» What to do: Print every line of the records below exactly as it reads.

╭─ Entries shown

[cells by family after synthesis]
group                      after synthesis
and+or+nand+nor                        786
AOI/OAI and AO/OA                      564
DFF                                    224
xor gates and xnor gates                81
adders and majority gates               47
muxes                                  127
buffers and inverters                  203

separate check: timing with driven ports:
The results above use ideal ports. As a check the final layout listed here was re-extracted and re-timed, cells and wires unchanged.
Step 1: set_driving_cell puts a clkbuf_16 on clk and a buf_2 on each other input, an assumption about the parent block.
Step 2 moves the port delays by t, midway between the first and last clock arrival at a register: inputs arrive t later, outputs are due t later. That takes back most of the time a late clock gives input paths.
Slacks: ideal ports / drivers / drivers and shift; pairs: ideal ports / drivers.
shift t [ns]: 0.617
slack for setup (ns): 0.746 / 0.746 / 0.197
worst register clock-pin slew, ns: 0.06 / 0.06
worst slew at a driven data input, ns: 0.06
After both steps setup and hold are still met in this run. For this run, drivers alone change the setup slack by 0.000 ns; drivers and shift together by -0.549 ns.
From an optimization exercise on the open Yosys and OpenROAD flow, aimed at small area and a short achievable clock period; shortcuts taken in it are not production practice.
Function not checked in this run: the RTL went through the layout flow alone.
No activity file was given, so power comes from the tool's default toggle rates.

File: flow/config.mk
export PLATFORM = sky130hd
export DESIGN_NAME = acf
export DESIGN_NICKNAME = acf
export VERILOG_FILES = /design/flow/design.v
export SDC_FILE = /design/flow/constraint.sdc
export NUM_CORES = 4
export LEC_CHECK = 0
export CAP_MARGIN = 20
export CORE_MARGIN = 2
export CORE_UTILIZATION = 40
export SETUP_SLACK_MARGIN = 5
export SLEW_MARGIN = 20
File: flow/constraint.sdc
create_clock -name core_clock -period 10.0 [get_ports {clk}]
set_input_delay 2.0000 -clock core_clock [delete_from_list [all_inputs] [get_ports {clk}]]
set_output_delay 2.0000 -clock core_clock [all_outputs]
set_load 0.01 [all_outputs]
File: flow/run.sh
#!/bin/bash
# synth_recipe.tcl (not shown) runs the flow's synth.tcl, then flattens the netlist and writes it again
# the make line also repeats each setting of config.mk as NAME=value (left out here)
make -C /OpenROAD-flow-scripts/flow DESIGN_CONFIG=/design/flow/config.mk WORK_HOME=/design/flow/orfs CLKGATE_MAP_FILE= SYNTH_SCRIPT=/design/flow/synth_recipe.tcl finish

╰─

» Reply:
[cells by family after synthesis]
group                      after synthesis
and+or+nand+nor                        786
AOI/OAI and AO/OA                      564
DFF                                    224
xor gates and xnor gates                81
adders and majority gates               47
muxes                                  127
buffers and inverters                  203

separate check: timing with driven ports:
The results above use ideal ports. As a check the final layout listed here was re-extracted and re-timed, cells and wires unchanged.
Step 1: set_driving_cell puts a clkbuf_16 on clk and a buf_2 on each other input, an assumption about the parent block.
Step 2 moves the port delays by t, midway between the first and last clock arrival at a register: inputs arrive t later, outputs are due t later. That takes back most of the time a late clock gives input paths.
Slacks: ideal ports / drivers / drivers and shift; pairs: ideal ports / drivers.
shift t [ns]: 0.617
slack for setup (ns): 0.746 / 0.746 / 0.197
worst register clock-pin slew, ns: 0.06 / 0.06
worst slew at a driven data input, ns: 0.06
After both steps setup and hold are still met in this run. For this run, drivers alone change the setup slack by 0.000 ns; drivers and shift together by -0.549 ns.
From an optimization exercise on the open Yosys and OpenROAD flow, aimed at small area and a short achievable clock period; shortcuts taken in it are not production practice.
Function not checked in this run: the RTL went through the layout flow alone.
No activity file was given, so power comes from the tool's default toggle rates.

File: flow/config.mk
export PLATFORM = sky130hd
export DESIGN_NAME = acf
export DESIGN_NICKNAME = acf
export VERILOG_FILES = /design/flow/design.v
export SDC_FILE = /design/flow/constraint.sdc
export NUM_CORES = 4
export LEC_CHECK = 0
export CAP_MARGIN = 20
export CORE_MARGIN = 2
export CORE_UTILIZATION = 40
export SETUP_SLACK_MARGIN = 5
export SLEW_MARGIN = 20
File: flow/constraint.sdc
create_clock -name core_clock -period 10.0 [get_ports {clk}]
set_input_delay 2.0000 -clock core_clock [delete_from_list [all_inputs] [get_ports {clk}]]
set_output_delay 2.0000 -clock core_clock [all_outputs]
set_load 0.01 [all_outputs]
File: flow/run.sh
#!/bin/bash
# synth_recipe.tcl (not shown) runs the flow's synth.tcl, then flattens the netlist and writes it again
# the make line also repeats each setting of config.mk as NAME=value (left out here)
make -C /OpenROAD-flow-scripts/flow DESIGN_CONFIG=/design/flow/config.mk WORK_HOME=/design/flow/orfs CLKGATE_MAP_FILE= SYNTH_SCRIPT=/design/flow/synth_recipe.tcl finish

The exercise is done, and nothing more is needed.